[Records from a dataset]
===== src/rtl/lcd_pkg.sv =====
// Shared LCD-path definitions: button FSM states and default debounce/repeat timing.
package lcd_pkg;

    localparam int DEBOUNCE_CYCLES_DEF = 500000;
    localparam int REPEAT_CYCLES_DEF   = 25000000;

    typedef enum logic [1:0] {
        IDLE,
        PRESS_WAIT,
        PRESSED,
        RELEASE_WAIT
    } btn_fsm_e;

    function automatic int max_i(input int a, input int b);
        return (a > b) ? a : b;
    endfunction

endpackage


===== src/rtl/sync_2ff.sv =====
// Two-flop synchronizer for asynchronous inputs, parameterized by width.
module sync_2ff #(
    parameter int WIDTH = 1
) (
    input  logic             i_clk,
    input  logic             i_rst_n,
    input  logic [WIDTH-1:0] i_d,
    output logic [WIDTH-1:0] o_q
);

    logic [WIDTH-1:0] r_s1;
    logic [WIDTH-1:0] r_s2;

    always_ff @(posedge i_clk or negedge i_rst_n) begin
        if (!i_rst_n) begin
            r_s1 <= '0;
            r_s2 <= '0;
        end else begin
            r_s1 <= i_d;
            r_s2 <= r_s1;
        end
    end

    assign o_q = r_s2;

endmodule


===== src/rtl/btn_prell_block.sv =====
// Debounced write pushbutton: captures the character switches on an accepted press
// and strobes prell_flag. Define BTN_AUTO_REPEAT_EN for periodic re-capture while held.
module btn_prell_block
    import lcd_pkg::*;
#(
    parameter int DEBOUNCE_CYCLES = DEBOUNCE_CYCLES_DEF,
    parameter int REPEAT_CYCLES   = REPEAT_CYCLES_DEF
) (
    input  logic       clk,
    input  logic       reset_n,
    input  logic       btn_in,
    input  logic [7:0] sw_in,
    output logic [7:0] data_btn,
    output logic       prell_flag,
    output logic       btn_state
);

    localparam int CNT_W = $clog2(max_i(DEBOUNCE_CYCLES, REPEAT_CYCLES));
    localparam logic [CNT_W-1:0] DEB_LAST = CNT_W'(DEBOUNCE_CYCLES - 1);

    logic       w_btn_sync;
    logic [7:0] w_sw_sync;

    btn_fsm_e         r_state;
    logic [CNT_W-1:0] r_cnt;
    logic [7:0]       r_data;
    logic             r_flag;
    logic             r_btn_state;

    sync_2ff #(.WIDTH(1)) u_sync_btn (
        .i_clk   (clk),
        .i_rst_n (reset_n),
        .i_d     (btn_in),
        .o_q     (w_btn_sync)
    );

    sync_2ff #(.WIDTH(8)) u_sync_sw (
        .i_clk   (clk),
        .i_rst_n (reset_n),
        .i_d     (sw_in),
        .o_q     (w_sw_sync)
    );

    // The all-ones guard keeps cnt saturating even if a state is entered unexpectedly.
    always_ff @(posedge clk or negedge reset_n) begin
        if (!reset_n) begin
            r_state     <= IDLE;
            r_cnt       <= '0;
            r_data      <= 8'h00;
            r_flag      <= 1'b0;
            r_btn_state <= 1'b0;
        end else begin
            r_flag <= 1'b0;
            case (r_state)
                IDLE: begin
                    if (w_btn_sync) begin
                        r_state <= PRESS_WAIT;
                        r_cnt   <= '0;
                    end
                end
                PRESS_WAIT: begin
                    if (!w_btn_sync) begin
                        r_state <= IDLE;
                    end else if (r_cnt == DEB_LAST) begin
                        r_state     <= PRESSED;
                        r_cnt       <= '0;
                        r_data      <= w_sw_sync;
                        r_flag      <= 1'b1;
                        r_btn_state <= 1'b1;
                    end else if (r_cnt != '1) begin
                        r_cnt <= r_cnt + CNT_W'(1);
                    end
                end
                PRESSED: begin
                    if (!w_btn_sync) begin
                        r_state <= RELEASE_WAIT;
                        r_cnt   <= '0;
                    end
`ifdef BTN_AUTO_REPEAT_EN
                    else if (r_cnt == CNT_W'(REPEAT_CYCLES - 1)) begin
                        r_cnt  <= '0;
                        r_data <= w_sw_sync;
                        r_flag <= 1'b1;
                    end else if (r_cnt != '1) begin
                        r_cnt <= r_cnt + CNT_W'(1);
                    end
`endif
                end
                RELEASE_WAIT: begin
                    // A high sample here is release bounce: back to PRESSED, no new strobe.
                    if (w_btn_sync) begin
                        r_state <= PRESSED;
                        r_cnt   <= '0;
                    end else if (r_cnt == DEB_LAST) begin
                        r_state     <= IDLE;
                        r_cnt       <= '0;
                        r_btn_state <= 1'b0;
                    end else if (r_cnt != '1) begin
                        r_cnt <= r_cnt + CNT_W'(1);
                    end
                end
                default: begin
                    r_state <= IDLE;
                    r_cnt   <= '0;
                end
            endcase
        end
    end

    assign data_btn   = r_data;
    assign prell_flag = r_flag;
    assign btn_state  = r_btn_state;

endmodule


===== config.mk =====
export PLATFORM = sky130hd
export DESIGN_NAME = btn_prell_block
export DESIGN_NICKNAME = d
export VERILOG_FILES = /design/src/rtl/lcd_pkg.sv /design/src/rtl/sync_2ff.sv /design/src/rtl/btn_prell_block.sv
export SDC_FILE = /design/constraint.sdc
export NUM_CORES = 1
export LEC_CHECK = 0
export ABC_CLOCK_PERIOD_IN_PS = 2200
export CAP_MARGIN = 20
export CORE_AREA = 2 2 73 75
export DETAILED_ROUTE_END_ITERATION = 8
export DIE_AREA = 0 0 75 77
export PLACE_DENSITY = 0.77
export SKIP_CTS_REPAIR_TIMING = 1
export SYNTH_ARGS = -nofsm -noshare
export SYNTH_HDL_FRONTEND = slang
export SYNTH_SLANG_ARGS = --single-unit
export TNS_END_PERCENT = 5

===== constraint.sdc =====
create_clock -name clk -period 2.2 [get_ports clk]
set_clock_uncertainty 0.05 [all_clocks]
set_input_delay 0.44 -clock clk [delete_from_list [all_inputs] [get_ports clk]]
set_output_delay 0.44 -clock clk [all_outputs]
set_load 0.05 [all_outputs]

==> results of run 1 <==
## placed cells by master, fill, tap and decap left out, types with 2 or more instances in the layout
cell and n:
dfrtp_1 55, buf_4 26, clkdlybuf4s50_1 19, nand2_1 16, nor2_1 13, a21oi_1 12, mux2_2 9, nand4_1 8
nand3_1 8, clkbuf_8 6, o31ai_1 5, and2_1 5, xnor2_1 5, o22a_1 5, nor4_1 4, nor3_1 4
xor2_1 4, o21ai_0 4, and3_1 3, and4_1 3, or4_1 3, or2_2 2, inv_1 2, or4_4 2
a211oi_1 2, nor3b_1 2, o21ai_1 2, o21ba_2 2, or3_1 2, inv_6 2, buf_2 2
## metrics by stage
stage / cell area [um2] / setup WS, ps / instances / util
floorplan: 2492 / 13.69 / 217 / -
global placement: 2900 / 57.33 / 322 / 0.5827
detailed placement: 2900 / 61.70 / 322 / 0.5827
CTS: 3000 / 45.32 / 330 / 0.6028
global route: 3063 / -31.15 / 334 / 0.6154
finish: 3063 / 60.01 / 334 / 0.6154
## cell type report
type                       instances  area, um2  area share
clock buffer                       6      82.58     0.02696
multi-input combinational        152       1096      0.3578
sequential                        55       1376      0.4493
timing repair buffer              47      395.4      0.1291
clock inverter                     2      17.52    0.005719
tap                               70      87.58     0.02859
inverter                           2      7.507    0.002451
## registers in the layout, indices dropped and copies added, names as in the netlist, named ones only
name	count
data_btn	8
u_sync_sw.o_q	8
prell_flag	1
u_sync_btn.r_s1	1
r_state	1
u_sync_sw.r_s1	8
r_cnt	25
btn_state	1
u_sync_btn.o_q	1
## power by group
group | switching, mW | internal, mW
Sequential | 0.0322 | 1.05
Combinational | 0.0802 | 0.0697
Clock | 0.341 | 0.264
Total | 0.454 | 1.39
## critical path: cells and delay by family, from the launching register on
kind	cells	cell delay (ps)
AO/OA/AOI/OAI	2	520
AND/OR/NAND/NOR	3	500
adder cells (fa/ha/maj)	1	220
buffers and inverters	2	350
flip-flops	1	390
## worst min path at each step
stage	to	slack, ps	depth (start not counted)
after floorplan	asynchronous set/reset pin	90	0
after global placement	u_sync_sw.o_q[4]	280	0
after detailed placement	u_sync_sw.o_q[5]	290	0
after CTS	u_sync_sw.o_q[1]	50	1
after global routing	u_sync_sw.o_q[1]	60	1
final	u_sync_sw.o_q[1]	40	1
## routing by layer
| layer | wire length, um | vias up |
|---|---|---|
| li1 | - | 904 |
| met1 | 2369 | 954 |
| met2 | 2581 | 56 |
| met3 | 238 | 11 |
| met4 | 95 | 0 |
| met5 | 0 | - |
## cells by family after synthesis
| family | after synthesis |
|---|---|
| DFF | 55 |
| muxes | 10 |
| and+or+nand+nor | 87 |
| AOI/OAI and AO/OA | 45 |
| adders and majority gates | 1 |
| buffers and inverters | 10 |
| xor gates and xnor gates | 9 |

■ Exercise objective ■
Repeat word for word the lines above that run from the line containing "r_flag <= 1'b1;" through the line containing "nand3_1 8, clkbuf_8", both ends included, and nothing else.

■ Reply to the task ■
                        r_flag <= 1'b1;
                    end else if (r_cnt != '1) begin
                        r_cnt <= r_cnt + CNT_W'(1);
                    end
`endif
                end
                RELEASE_WAIT: begin
                    // A high sample here is release bounce: back to PRESSED, no new strobe.
                    if (w_btn_sync) begin
                        r_state <= PRESSED;
                        r_cnt   <= '0;
                    end else if (r_cnt == DEB_LAST) begin
                        r_state     <= IDLE;
                        r_cnt       <= '0;
                        r_btn_state <= 1'b0;
                    end else if (r_cnt != '1) begin
                        r_cnt <= r_cnt + CNT_W'(1);
                    end
                end
                default: begin
                    r_state <= IDLE;
                    r_cnt   <= '0;
                end
            endcase
        end
    end

    assign data_btn   = r_data;
    assign prell_flag = r_flag;
    assign btn_state  = r_btn_state;

endmodule


===== config.mk =====
export PLATFORM = sky130hd
export DESIGN_NAME = btn_prell_block
export DESIGN_NICKNAME = d
export VERILOG_FILES = /design/src/rtl/lcd_pkg.sv /design/src/rtl/sync_2ff.sv /design/src/rtl/btn_prell_block.sv
export SDC_FILE = /design/constraint.sdc
export NUM_CORES = 1
export LEC_CHECK = 0
export ABC_CLOCK_PERIOD_IN_PS = 2200
export CAP_MARGIN = 20
export CORE_AREA = 2 2 73 75
export DETAILED_ROUTE_END_ITERATION = 8
export DIE_AREA = 0 0 75 77
export PLACE_DENSITY = 0.77
export SKIP_CTS_REPAIR_TIMING = 1
export SYNTH_ARGS = -nofsm -noshare
export SYNTH_HDL_FRONTEND = slang
export SYNTH_SLANG_ARGS = --single-unit
export TNS_END_PERCENT = 5

===== constraint.sdc =====
create_clock -name clk -period 2.2 [get_ports clk]
set_clock_uncertainty 0.05 [all_clocks]
set_input_delay 0.44 -clock clk [delete_from_list [all_inputs] [get_ports clk]]
set_output_delay 0.44 -clock clk [all_outputs]
set_load 0.05 [all_outputs]

==> results of run 1 <==
## placed cells by master, fill, tap and decap left out, types with 2 or more instances in the layout
cell and n:
dfrtp_1 55, buf_4 26, clkdlybuf4s50_1 19, nand2_1 16, nor2_1 13, a21oi_1 12, mux2_2 9, nand4_1 8
nand3_1 8, clkbuf_8 6, o31ai_1 5, and2_1 5, xnor2_1 5, o22a_1 5, nor4_1 4, nor3_1 4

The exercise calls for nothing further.